News

It's World Cancer Day, and Stats Aren't Looking Up

by Krystin Arneson

A new report from the World Health Organization released on World Cancer Day finds that new cases of cancer will likelyy jump from 14 to 22 million cases annually by 2034. According to the director of the organization's cancer department, Dr. Christopher Wild, 70 percent of global cancer deaths are now in developing nations. Meanwhile, treatment and survival rates continue to improve in the post-industrial world, as they're better equipped to handle their share of the increasingly high cost of cancer, currently estimated at $1.6 trillion globally. Altogether, however, the report paints a picture of a "human disaster" in the making.

The primary reason for the lopsided future is demographics: Cancer is predominantly tied to age, and in the future, we'll be experiencing a greater percentage of elderly people in already large populations, says Wild.

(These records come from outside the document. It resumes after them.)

Source: an optimization exercise on an open RTL-to-GDS flow (aim: small area, a short achievable clock period and few clock cycles). Production flows keep margins and buffers that such runs may drop.
The RTL was checked by simulation tests, not by an equivalence proof against the original design.
Power is estimated from default activity; no workload was simulated.

==> flow/design.v, too long to show whole: its modules and the start of the top module <==
// module lens_alu: 92 lines
// module csel16: 35 lines
// module lens_div: 149 lines
// module lens_mul: 1826 lines
// module lens_intu: 42 lines
// module pfx_add: 40 lines
module lens_intu (
    input         clk,
    input         rst,
    input         a0_mv,
    input  [3:0]  a0_port,
    input  [31:0] a0_data,
    input         a1_mv,
    input  [3:0]  a1_port,
    input  [31:0] a1_data,
    input         m_mv,
    input  [3:0]  m_port,
    input  [31:0] m_data,
    input         d_mv,
    input  [3:0]  d_port,
    input  [31:0] d_data,
    output [31:0] a0_out,
    output        a0_bwe,
    output [7:0]  a0_bidx,
    output        a0_bval,
    output [31:0] a1_out,
    output        a1_bwe,
    output [7:0]  a1_bidx,
    output        a1_bval,
    output [31:0] mlo,
    output [31:0] mhi,
    output [31:0] d_out,
    output [31:0] d_rem,
    output        d_busy,
    output        d_done,
    output        d_set16,
    output        d_set17
);
  // ...
==> flow/flow/run.sh <==
#!/bin/bash
set -euo pipefail
M=6.5
sed -e "s/SETUP_SLACK_MARGIN=[0-9.]*/SETUP_SLACK_MARGIN=$M \"BUFFER_PORTS_ARGS=-buffer_cell sky130_fd_sc_hd__buf_1\"/" standard.sh > standard_tuned.sh
grep -q "SETUP_SLACK_MARGIN=$M" standard_tuned.sh
bash standard_tuned.sh > standard.log 2>&1
==> flow/standard.sh <==
#!/bin/bash
# synth_recipe.tcl (not shown) runs the flow's synth.tcl, then flattens the netlist and writes it again
# the make line also repeats each setting of config.mk as NAME=value (left out here)
make -C /OpenROAD-flow-scripts/flow DESIGN_CONFIG=/design/flow/config.mk WORK_HOME=/design/flow/orfs CLKGATE_MAP_FILE= SYNTH_SCRIPT=/design/flow/synth_recipe.tcl "${@:-finish}"
==> flow/config.mk <==
export PLATFORM = sky130hd
export DESIGN_NAME = lens_intu
export DESIGN_NICKNAME = lens_intu
export VERILOG_FILES = /design/flow/design.v
export SDC_FILE = /design/flow/constraint.sdc
export NUM_CORES = 4
export LEC_CHECK = 0
export ABC_AREA = 1
export CAP_MARGIN = 20
export CORE_MARGIN = 2
export CORE_UTILIZATION = 40
export SETUP_SLACK_MARGIN = 5
export SLEW_MARGIN = 20
==> flow/constraint.sdc <==
create_clock -name core_clock -period 11.0 [get_ports {clk}]
set_input_delay 2.2000 -clock core_clock [delete_from_list [all_inputs] [get_ports {clk}]]
set_output_delay 2.2000 -clock core_clock [all_outputs]
set_load 0.01 [all_outputs]
==> out/results.txt, run 1 <==
largest family of logic cells by synthesized area - adder cells
CTS sink cnt - 679
Regs by FF count - u_mul.cs2: 127 flops, u_div.d3: 34 flops, u_mul.x1: 33 flops
run status - finished clean
FF+latch count - 679
final WL - 320000 microns
commonest non-fill, non-tap cell in the layout - nand2_1
Inserted Diodes - 8
leakage power - 38.1 nW
multi-input gates - 7442
Largest register FFs - 127
Final period util - 40.9%
core area - 183000 sq um
via count - 76300
multi-input gate share of total cell area - 61.9%
vias in the first global route - 71800
internal power - 7.19 mW
top-count cell post-synth - inv_1
CTS Hold Bufs - 0
Die Span X - 433 microns
CP max stage cell - fa_2
mux cell area share after synthesis - 0.331%
combinational power - 8.23 mW
Storage cell area - 14200 sq um
FF-to-FF End - u_mul.cs2[78]$_DFF_P_
setup_tns - 0 ns
fill count - 18500
Rel. slew slack - 16.0%
cell family with most CP delay - adder cells
Critical Path Sink - u_mul.cs2[78]$_DFF_P_
net switching power - 7.20 mW
WHS Endpoint - u_mul.one1[0]$_DFF_P_
initial antenna violation count - 19
Post-synth ARST share - 0%
class of the worst hold path - reg2reg
Testbench counts, summed over its fixed seeds: cycles 37,904.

Furthermore, according to the World Health Organization director Margaret Chan, these developing nations are gradually incorporating "Western" lifestyle and environmental factors that help spur cancer — smoking, drinking, processed foods, and pollution as a result of too-rapid development. Just to make everything worse, screenings and treatment for cancer in those areas isn't as accessible, which makes survival rates much, much lower.

The takeaway from the report is simple: With cancer rates set to increase drastically, the approach medicine has been taking for so long simply isn't going to be on our side. As the Guardian neatly sums up:

The latest World Cancer Report says it is implausible to think we can treat our way out of the disease and that the focus must now be on preventing new cases. Even the richest countries will struggle to cope with the spiralling costs of treatment and care for patients, and the lower income countries, where numbers are expected to be highest, are ill-equipped for the burden to come.

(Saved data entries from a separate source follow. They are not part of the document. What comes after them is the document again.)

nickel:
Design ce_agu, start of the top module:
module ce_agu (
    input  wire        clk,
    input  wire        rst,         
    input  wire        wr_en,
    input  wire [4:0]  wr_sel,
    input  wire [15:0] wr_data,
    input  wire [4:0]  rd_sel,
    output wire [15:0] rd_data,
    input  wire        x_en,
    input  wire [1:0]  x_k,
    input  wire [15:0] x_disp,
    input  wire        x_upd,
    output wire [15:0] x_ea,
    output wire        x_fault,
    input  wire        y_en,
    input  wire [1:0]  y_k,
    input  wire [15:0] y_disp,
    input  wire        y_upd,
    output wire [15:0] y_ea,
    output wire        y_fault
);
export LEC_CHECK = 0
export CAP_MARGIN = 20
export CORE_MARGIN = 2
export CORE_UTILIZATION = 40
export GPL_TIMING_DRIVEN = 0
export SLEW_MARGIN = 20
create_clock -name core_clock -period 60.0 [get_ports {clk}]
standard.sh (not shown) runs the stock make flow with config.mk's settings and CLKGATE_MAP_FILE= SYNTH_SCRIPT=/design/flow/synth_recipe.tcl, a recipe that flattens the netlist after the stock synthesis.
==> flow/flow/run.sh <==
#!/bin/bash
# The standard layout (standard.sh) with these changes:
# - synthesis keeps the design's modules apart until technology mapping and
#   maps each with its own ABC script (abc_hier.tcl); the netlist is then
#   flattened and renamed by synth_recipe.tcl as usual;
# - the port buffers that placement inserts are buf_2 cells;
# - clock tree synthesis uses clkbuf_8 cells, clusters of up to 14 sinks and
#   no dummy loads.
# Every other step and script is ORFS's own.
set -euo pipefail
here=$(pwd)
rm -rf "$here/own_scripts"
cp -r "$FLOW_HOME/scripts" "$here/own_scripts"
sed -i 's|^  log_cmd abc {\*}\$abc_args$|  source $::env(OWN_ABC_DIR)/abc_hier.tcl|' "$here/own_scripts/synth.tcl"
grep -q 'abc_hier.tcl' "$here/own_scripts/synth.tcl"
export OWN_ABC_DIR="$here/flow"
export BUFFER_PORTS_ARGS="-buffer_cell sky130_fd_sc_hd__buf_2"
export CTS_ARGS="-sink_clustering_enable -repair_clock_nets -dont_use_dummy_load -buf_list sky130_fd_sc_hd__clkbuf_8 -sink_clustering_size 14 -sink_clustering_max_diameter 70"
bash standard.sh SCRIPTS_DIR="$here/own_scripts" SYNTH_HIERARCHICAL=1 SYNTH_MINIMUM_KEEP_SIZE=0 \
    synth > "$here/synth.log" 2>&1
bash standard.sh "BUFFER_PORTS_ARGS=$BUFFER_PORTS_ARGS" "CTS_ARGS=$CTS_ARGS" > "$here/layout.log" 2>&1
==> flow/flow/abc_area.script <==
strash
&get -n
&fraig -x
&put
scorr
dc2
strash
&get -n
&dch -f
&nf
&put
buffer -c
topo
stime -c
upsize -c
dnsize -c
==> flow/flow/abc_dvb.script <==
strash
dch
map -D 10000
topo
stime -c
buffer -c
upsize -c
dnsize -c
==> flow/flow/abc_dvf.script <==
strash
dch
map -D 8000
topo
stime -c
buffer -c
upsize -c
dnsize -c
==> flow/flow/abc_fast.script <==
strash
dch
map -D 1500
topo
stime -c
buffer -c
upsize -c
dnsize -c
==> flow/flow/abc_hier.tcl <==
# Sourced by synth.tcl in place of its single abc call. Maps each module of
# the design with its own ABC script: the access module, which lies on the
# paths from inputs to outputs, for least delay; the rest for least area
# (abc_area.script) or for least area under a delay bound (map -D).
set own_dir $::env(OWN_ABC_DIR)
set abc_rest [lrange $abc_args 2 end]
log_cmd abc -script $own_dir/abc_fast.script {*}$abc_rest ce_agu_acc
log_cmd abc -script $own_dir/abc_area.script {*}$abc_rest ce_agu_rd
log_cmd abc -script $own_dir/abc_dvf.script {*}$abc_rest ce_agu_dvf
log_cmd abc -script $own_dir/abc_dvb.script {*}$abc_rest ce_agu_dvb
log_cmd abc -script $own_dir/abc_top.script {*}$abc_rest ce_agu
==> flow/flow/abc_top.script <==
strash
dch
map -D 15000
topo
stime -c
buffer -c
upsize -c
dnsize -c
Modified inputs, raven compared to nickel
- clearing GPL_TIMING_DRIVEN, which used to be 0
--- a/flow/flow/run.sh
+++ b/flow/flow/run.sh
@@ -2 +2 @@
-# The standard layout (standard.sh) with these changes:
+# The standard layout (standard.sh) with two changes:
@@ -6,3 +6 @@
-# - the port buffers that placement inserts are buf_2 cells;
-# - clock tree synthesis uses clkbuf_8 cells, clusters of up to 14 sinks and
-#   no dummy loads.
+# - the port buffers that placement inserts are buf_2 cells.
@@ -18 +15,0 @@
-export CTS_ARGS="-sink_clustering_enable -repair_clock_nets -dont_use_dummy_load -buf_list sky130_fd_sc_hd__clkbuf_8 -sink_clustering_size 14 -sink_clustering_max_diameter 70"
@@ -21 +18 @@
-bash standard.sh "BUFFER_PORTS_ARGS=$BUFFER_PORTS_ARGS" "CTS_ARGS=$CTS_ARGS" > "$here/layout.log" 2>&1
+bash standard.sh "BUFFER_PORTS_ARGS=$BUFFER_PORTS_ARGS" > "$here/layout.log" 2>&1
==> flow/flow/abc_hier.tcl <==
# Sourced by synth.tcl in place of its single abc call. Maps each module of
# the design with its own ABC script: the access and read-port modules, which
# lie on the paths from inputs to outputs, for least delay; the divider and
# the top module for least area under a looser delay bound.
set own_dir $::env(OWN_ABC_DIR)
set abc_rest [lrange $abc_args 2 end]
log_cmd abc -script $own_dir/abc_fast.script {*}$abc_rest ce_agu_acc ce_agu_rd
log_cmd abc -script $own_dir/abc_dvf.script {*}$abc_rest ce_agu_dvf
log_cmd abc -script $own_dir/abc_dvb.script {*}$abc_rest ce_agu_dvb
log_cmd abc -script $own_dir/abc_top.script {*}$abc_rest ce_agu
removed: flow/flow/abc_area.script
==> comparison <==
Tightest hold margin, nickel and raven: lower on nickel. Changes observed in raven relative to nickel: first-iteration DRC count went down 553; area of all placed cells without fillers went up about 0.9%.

It's prevention that's going to be key: If the right measures are taken, about half of all known cancers are preventable. "We've learned a lot about the causes of cancer, and also how to detect it early, but we don't always see that information being translated into effective cancer control policies at a national level," Wild said.

Although pouring money into the search for the holy grail — a cure — is sexy and appealing for governments and scientists, there needs to be more of an effort to educate the public on the basic things they can do to keep from getting cancer in the first place: not smoking, exercising, and a good diet.

"Often we have something we know in principle will reduce the risk of cancer but we need to understand how best to implement it in an operational sense in order to have the effect on the population," Wild said.

Put together, the global landscape for cancer in the coming two decades looks horribly warped to the detriment of African, Asian, Central, and South American countries. The information WHO's released should give governments, NGOs, and doctors a much-needed jumpstart to prepare for the scourge that will be hitting the world's most vulnerable populations: Like most diseases, prevention is key. And right now, there's still time.